Blonddeee... Use the hate as a tool and not a crutch, then you should be fine. Plus it's easier to let it go when you don't need it any more


----------



## recent_cloud (Apr 18, 2009)

you texas women are tough, snix11. 

my words seem more 'and such' than 'philosophic' 
to me.

but that's probably because i've been walking in the desert a little too long now.


----------



## Blonddeee (Dec 17, 2008)

I agree...I don't want to change my values, I suppose I just need to go get a new battery operated "friend"...I like water...not a big fan of deserts... wish I lived on a boat  hee hee


----------



## recent_cloud (Apr 18, 2009)

Blonddeee said:


> I agree...I don't want to change my values, I suppose I just need to go get a new battery operated "friend"...I like water...not a big fan of deserts... wish I lived on a boat  hee hee



you'll be glad you made that choice, no doubt.

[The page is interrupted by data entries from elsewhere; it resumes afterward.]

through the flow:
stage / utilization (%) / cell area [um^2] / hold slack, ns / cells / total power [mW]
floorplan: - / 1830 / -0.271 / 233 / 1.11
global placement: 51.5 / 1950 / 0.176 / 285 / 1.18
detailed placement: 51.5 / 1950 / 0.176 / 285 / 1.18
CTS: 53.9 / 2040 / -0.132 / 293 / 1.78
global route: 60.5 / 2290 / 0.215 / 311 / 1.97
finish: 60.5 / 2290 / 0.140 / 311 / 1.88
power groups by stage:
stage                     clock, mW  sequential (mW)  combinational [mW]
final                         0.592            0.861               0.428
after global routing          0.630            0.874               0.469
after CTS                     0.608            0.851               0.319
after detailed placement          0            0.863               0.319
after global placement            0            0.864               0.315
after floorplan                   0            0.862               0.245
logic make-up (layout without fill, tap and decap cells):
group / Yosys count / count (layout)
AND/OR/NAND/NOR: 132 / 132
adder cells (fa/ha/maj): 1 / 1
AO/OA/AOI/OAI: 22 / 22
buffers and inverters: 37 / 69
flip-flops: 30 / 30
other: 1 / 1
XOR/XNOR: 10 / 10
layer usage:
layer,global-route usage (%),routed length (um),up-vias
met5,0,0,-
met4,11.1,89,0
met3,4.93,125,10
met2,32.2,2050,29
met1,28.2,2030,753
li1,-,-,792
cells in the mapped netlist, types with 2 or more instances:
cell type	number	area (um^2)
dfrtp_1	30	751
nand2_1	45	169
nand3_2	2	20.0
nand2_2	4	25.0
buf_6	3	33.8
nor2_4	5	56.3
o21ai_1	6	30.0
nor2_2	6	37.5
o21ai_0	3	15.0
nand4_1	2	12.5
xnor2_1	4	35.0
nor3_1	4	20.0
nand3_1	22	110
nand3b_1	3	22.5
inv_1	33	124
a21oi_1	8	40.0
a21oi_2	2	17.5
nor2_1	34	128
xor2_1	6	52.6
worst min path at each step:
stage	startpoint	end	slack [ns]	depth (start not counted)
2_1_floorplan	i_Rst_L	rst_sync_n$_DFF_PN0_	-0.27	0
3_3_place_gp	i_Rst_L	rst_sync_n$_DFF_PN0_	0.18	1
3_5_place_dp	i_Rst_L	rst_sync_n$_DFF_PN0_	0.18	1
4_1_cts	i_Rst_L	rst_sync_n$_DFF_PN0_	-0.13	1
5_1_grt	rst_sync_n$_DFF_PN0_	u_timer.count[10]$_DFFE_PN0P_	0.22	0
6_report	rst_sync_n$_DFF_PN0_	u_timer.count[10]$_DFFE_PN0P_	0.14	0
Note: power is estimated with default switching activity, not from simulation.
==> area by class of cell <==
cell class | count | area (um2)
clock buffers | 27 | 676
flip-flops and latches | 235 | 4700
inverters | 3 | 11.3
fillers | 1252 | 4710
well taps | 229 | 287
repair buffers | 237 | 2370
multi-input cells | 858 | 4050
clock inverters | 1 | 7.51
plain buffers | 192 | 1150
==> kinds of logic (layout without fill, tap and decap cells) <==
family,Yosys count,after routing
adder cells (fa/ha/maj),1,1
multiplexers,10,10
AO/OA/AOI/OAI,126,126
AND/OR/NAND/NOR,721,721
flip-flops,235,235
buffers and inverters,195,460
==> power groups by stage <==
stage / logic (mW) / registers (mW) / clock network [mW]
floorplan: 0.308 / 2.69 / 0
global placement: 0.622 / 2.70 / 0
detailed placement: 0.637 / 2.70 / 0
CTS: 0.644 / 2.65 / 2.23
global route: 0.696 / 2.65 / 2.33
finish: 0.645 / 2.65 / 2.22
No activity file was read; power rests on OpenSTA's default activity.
<file path="src/rtl/flit_bus_arbiter_pkg.sv">
// ============================================================================
// Module : flit_bus_arbiter_pkg
// Brief  : Shared types and helpers for the flit bus arbiter slice.
//          Width macros normally come from const.v; fallbacks below keep the
//          slice self-contained when const.v is not part of the build.
// Rev    : 1.0  initial release
// ============================================================================
`default_nettype none

`ifndef FLIT_WIDTH
`define FLIT_WIDTH 32
`endif
`ifndef A_WIDTH
`define A_WIDTH 8
`endif
`ifndef ADDR_WIDTH
`define ADDR_WIDTH 8
`endif

package flit_bus_arbiter_pkg;

  // Saturation value of the optional statistics counters.
  localparam logic [15:0] STAT_MAX = 16'hFFFF;

  // Contents of the shared bus output register.
  typedef struct packed {
    logic                   valid;
    logic [`FLIT_WIDTH-1:0] flit;
    logic [`A_WIDTH-1:0]    nexthop;
  } bus_reg_t;

  // Number of bits needed to represent the value 'depth' (CLogB2(7)=3).
  function automatic int CLogB2(input int depth);
    int r;
    int d;
    r = 0;
    d = depth;
    while (d > 0) begin
      r = r + 1;
      d = d >> 1;
    end
    return r;
  endfunction

endpackage

`default_nettype wire

</file>
<file path="src/rtl/flit_bus_arbiter_rr_select.sv">
// ============================================================================
// Module : rr_select
// Brief  : Purely combinational round-robin picker. Searches request[] from
//          ptr+1 upward, wrapping modulo NNODES, ending at ptr itself.
// Rev    : 1.0  initial release
// ============================================================================
`default_nettype none

module rr_select
  import flit_bus_arbiter_pkg::*;
#(
  parameter int NNODES     = 8,
  parameter int LOG_NNODES = CLogB2(NNODES - 1)
) (
  input  logic [NNODES-1:0]     request,
  input  logic [LOG_NNODES-1:0] ptr,
  output logic [NNODES-1:0]     grant,
  output logic [LOG_NNODES-1:0] index
);

  // One extra bit so ptr+i never overflows before the modulo wrap.
  typedef logic [LOG_NNODES:0] sum_t;

  sum_t w_pos;
  logic w_found;

  // First requester after ptr wins; ptr itself is checked last.
  always_comb begin
    grant   = '0;
    index   = '0;
    w_found = 1'b0;
    w_pos   = '0;
    for (int i = 1; i <= NNODES; i++) begin
      w_pos = {1'b0, ptr} + sum_t'(i);
      if (w_pos >= sum_t'(NNODES)) begin
        w_pos = w_pos - sum_t'(NNODES);
      end
      if (!w_found && request[w_pos[LOG_NNODES-1:0]]) begin
        w_found                        = 1'b1;
        index                          = w_pos[LOG_NNODES-1:0];
        grant[w_pos[LOG_NNODES-1:0]]   = 1'b1;
      end
    end
  end

endmodule

`default_nettype wire

</file>
<file path="src/rtl/flit_bus_arbiter.sv">
// ============================================================================
// Module : flit_bus_arbiter
// Brief  : Round-robin arbiter moving one flit per cycle from NNODES node
//          output queues onto a single shared bus register.
//          Optional macro FLIT_BUS_ARB_STATS_EN adds saturating grant and
//          stall counters (grant_count / stall_count outputs).
// Rev    : 1.0  initial release
// ============================================================================
`default_nettype none

module flit_bus_arbiter
  import flit_bus_arbiter_pkg::*;
#(
  parameter int NNODES     = 8,
  parameter int LOG_NNODES = CLogB2(NNODES - 1)
) (
  input  logic                          clock,
  input  logic                          reset,
  input  logic                          enable,
  input  logic [NNODES-1:0]             in_valid,
  input  logic [NNODES*`FLIT_WIDTH-1:0] in_flit,
  input  logic [NNODES*`A_WIDTH-1:0]    in_nexthop,
  output logic [NNODES-1:0]             in_dequeue,
  output logic                          out_valid,
  output logic [`FLIT_WIDTH-1:0]        out_flit,
  output logic [`A_WIDTH-1:0]           out_nexthop,
  input  logic                          out_ack,
  output logic                          error
`ifdef FLIT_BUS_ARB_STATS_EN
  ,
  output logic [15:0]                   grant_count,
  output logic [15:0]                   stall_count
`endif
);

  bus_reg_t                r_bus;
  logic [LOG_NNODES-1:0]   r_ptr;
  logic                    r_error;

  logic [NNODES-1:0]       w_onehot;
  logic [LOG_NNODES-1:0]   w_idx;
  logic                    w_free;
  logic                    w_grant_ok;
  logic                    w_grant;
  logic [`FLIT_WIDTH-1:0]  w_sel_flit;
  logic [`A_WIDTH-1:0]     w_sel_nexthop;

  rr_select #(
    .NNODES     (NNODES),
    .LOG_NNODES (LOG_NNODES)
  ) u_rr_select (
    .request (in_valid),
    .ptr     (r_ptr),
    .grant   (w_onehot),
    .index   (w_idx)
  );

  // The register can take a new flit when empty or being drained this cycle.
  assign w_free     = ~r_bus.valid | out_ack;
  assign w_grant_ok = enable & w_free;
  assign w_grant    = w_grant_ok & (|in_valid);

  // Reset only masks the outward dequeue; the flops are already held by it.
  assign in_dequeue = (w_grant_ok && !reset) ? w_onehot : '0;

  assign out_valid   = r_bus.valid;
  assign out_flit    = r_bus.flit;
  assign out_nexthop = r_bus.nexthop;
  assign error       = r_error;

  // Mux the winning node's flit and nexthop out of the packed input buses.
  always_comb begin
    w_sel_flit    = '0;
    w_sel_nexthop = '0;
    for (int k = 0; k < NNODES; k++) begin
      if (w_idx == LOG_NNODES'(k)) begin
        w_sel_flit    = in_flit[k*`FLIT_WIDTH +: `FLIT_WIDTH];
        w_sel_nexthop = in_nexthop[k*`A_WIDTH +: `A_WIDTH];
      end
    end
  end

  // Grant pointer, bus register and sticky protocol error.
  always_ff @(posedge clock or posedge reset) begin
    if (reset) begin
      r_ptr   <= LOG_NNODES'(NNODES - 1);
      r_bus   <= '0;
      r_error <= 1'b0;
    end else begin
      if (w_grant) begin
        r_ptr         <= w_idx;
        r_bus.valid   <= 1'b1;
        r_bus.flit    <= w_sel_flit;
        r_bus.nexthop <= w_sel_nexthop;
      end else if (out_ack) begin
        r_bus.valid   <= 1'b0;
      end
      if (out_ack && !r_bus.valid) begin
        r_error <= 1'b1;
      end
    end
  end

`ifdef FLIT_BUS_ARB_STATS_EN
  logic [15:0] r_grant_cnt;
  logic [15:0] r_stall_cnt;

  // Saturating counts of grants and of cycles the bus flit waits for an ack.
  always_ff @(posedge clock or posedge reset) begin
    if (reset) begin
      r_grant_cnt <= '0;
      r_stall_cnt <= '0;
    end else begin
      if (w_grant && r_grant_cnt != STAT_MAX) begin
        r_grant_cnt <= r_grant_cnt + 16'd1;
      end
      if (r_bus.valid && !out_ack && r_stall_cnt != STAT_MAX) begin
        r_stall_cnt <= r_stall_cnt + 16'd1;
      end
    end
  end

  assign grant_count = r_grant_cnt;
  assign stall_count = r_stall_cnt;
`else
  // Statistics disabled: no counters are built.
`endif

endmodule

`default_nettype wire

</file>
<file path="config.mk">
export PLATFORM = sky130hd
export DESIGN_NAME = flit_bus_arbiter
export DESIGN_NICKNAME = d
export VERILOG_FILES = /design/src/rtl/flit_bus_arbiter_pkg.sv /design/src/rtl/flit_bus_arbiter_rr_select.sv /design/src/rtl/flit_bus_arbiter.sv
export SDC_FILE = /design/constraint.sdc
export NUM_CORES = 1
export LEC_CHECK = 0
export ABC_AREA = 1
export BUFFER_PORTS_ARGS = -buffer_cell sky130_fd_sc_hd__buf_2
export CAP_MARGIN = 10
export CORE_ASPECT_RATIO = 1.4
export CORE_MARGIN = 4
export CORE_UTILIZATION = 29
export CTS_CLUSTER_DIAMETER = 30
export CTS_CLUSTER_SIZE = 40
export DETAILED_ROUTE_END_ITERATION = 8
export GPL_TIMING_DRIVEN = 0
export PLACE_DENSITY = 0.57
export SETUP_SLACK_MARGIN = 0.5
export SLEW_MARGIN = 20
export SYNTH_ARGS = -nofsm -noshare
export SYNTH_HDL_FRONTEND = slang
export SYNTH_SLANG_ARGS = --single-unit
</file>
<file path="constraint.sdc">
create_clock -name clock -period 7.4 [get_ports clock]
set_clock_uncertainty 0.15 [all_clocks]
set_input_delay 0.37 -clock clock [delete_from_list [all_inputs] [get_ports clock]]
set_output_delay 0.37 -clock clock [all_outputs]
set_load 0.01 [all_outputs]
</file>
==> metrics.md, run 1 <==
| Metric | Value |
|---|---|
| Fin. Hold Viols | 0 |
| Crit-path leading delay family | simple AND/OR/NAND/NOR gates |
| Area of the multi-input gates | 0.004025 mm2 |
| Hold Crit Class | in -> reg |
| WL final | 32.32 mm |
| Initial antenna violation count | 9 |
| Most instantiated cells after synthesis | nand2_1, nor2_1, nand3_1 |
| Synth unique cells | 38 |
| Crit path launch type | flop |
| Post-Syn Instances | 1054 |
| Vias per Instance | just over 5 |
| Worst slack at placement | 2.901 ns |
| Most frequent cell after synthesis | nand2_1 |
| Register-to-Register Setup Slack | 2.87 ns |
| Slowest cell on the critical path | dfstp_2 |
| # port buffers | between 300 and 400 |
| Min-delay src | out_ack |
| Area leader, netlist | nand2_1 |
| Setup violations, final | 0 |
| Worst setup margin | 2.869 ns |
| Area grow syn2layout | 41.76% |
| Routability Congestion | 0.9433 |
| Clock Pin Slew Worst Setup and Hold Paths | 0.07 ns |
| Tmin final | around 4.5 ns |
| Die H | about 180 um |
| IO Count | roughly 380 |
| Maximum root-to-sink buffer count | 2 |
| Final layout net count | around 1800 |
| Final Max Slew Viols | 0 |
| Final Cycle Share | 0.6123 |
| Clock tree root buffer cell | clkbuf_16 |
| Sequential area share after synthesis | 0.1946 |
| Worst slew margin | 0.4830 |
| EDFF count, synth | 0 |
| Max-cap violations | 0 |
| Row cnt | 61 |
| Initial Utilization | 0.2938 |
| Max frequency | 220.7 MHz |
| Unrepaired setup endpoints after global routing | false |
| Top sig layer | met5 |
| Fin area | 0.008232 mm2 |
| Yosys warns | 0 |
| GRT Overall Usage | 0.2768 |
| Worst-margin pin slew | 0.7703 ns |
| Largest net degree at the start of global routing | 29 |
| Synth Net Count | roughly 1400 |
| CTS tree | yes |
| Placed Cells | 1688 |
| Top FF cell, synth | dfrtp_1 |
| Worst Path Buf+Inv | 8 |
| Met3 wire length | 2.247 mm |
| Die Area | about 0.022 mm2 |
| Cells along the critical path | inv_2, buf_6, clkbuf_1, ha_1, buf_2, inv_1, nand3_1, nand3_2, nand2_4, clkbuf_1, a21oi_1, nand2_1, inv_1, nand2_1, nand2_1, nand2_4, nor2_1, buf_2, nand3_1, nand3_1, nor2_1, nand4_1, nand2_1, nand2_1 |
| Drt pass-1 iters | 5 |
| Critical Path AT | 4.56 ns |
| Vias in the first global route | roughly 8400 |
| Residual DRC count | 0 |
| H-tree depth | 2 |
| Critical Path Fanout Max | 10 |
| First-pass GRT wire length | 47.93 mm |
| Post-route ant nets | 0 |
| Setup CP Type | reg -> reg |
| Synthesized area | 0.005807 mm2 |
| Setup Buffers After CTS | 0 |
| Final cell count without fillers | around 1700 |
| Met2 WL | 16.64 mm |
| Filler cell count | 2333 |
| Worst R2R Start | r_ptr[0] |
| Post-synth ARST share | 1.000 |
| Syn avg cell area | 5.509 um2 |
| HPWL Detailed | 27.06 mm |
| Worst setup path startpoint | r_ptr[0] |
| Setup TNS | 0 ns |
| Global route overflow | 0 |
| Worst-skew pair later-pin latency | about 0.29 ns |
| Vias | 8624 |
| Run status | completed |
| Ratio of cells with drive above 1 in the final layout | 0.3255 |
| Register Area | 0.001130 mm2 |
| Placed inst area | between 0.008 and 0.009 mm2 |
| Chip width | 127.6 um |
| CTS buffer count | 5 |
| Core ar. | just under 0.02 mm2 |
| WL/cell | 19.00 um |
| Clock Sinks | 45 |
| Synth area leaders | nand2_1, dfrtp_1, nand3_1 |
| Crit. End Element | flop |
| DR iter-0 viols | between 400 and 500 |
| Top cell type's share of synthesized area | 0.1946 |
| Critical path required time | 7.43 ns |
| Cell repeated most along the worst path | nand2_1 |
| Wl on met1 | around 12 mm |
| Crit-path max cell delay | 0.61 ns |
| FF+latch count, synth | 45 |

as i said, i've been where you are and am back there again, but this time i know who i am.

luquillo beach in puerto rico is my favorite beach, but i also like the desert. i knew some people in las vegas a few years ago and they flew me out there a couple of times a year for business/friendship. it was a wonderful experience.


----------



## scarletblue (May 20, 2009)

OK, I need you to listen to this. When I was getting divorced, I tried to be nice to make it as easy as possible for him. He pretty much did the same thing to me as your ex is doing to you, but add kids to the mix and a flase report to CPS (they declared it unfounded by the way). I was soooooo mad!!!!! Look what I get for being nice.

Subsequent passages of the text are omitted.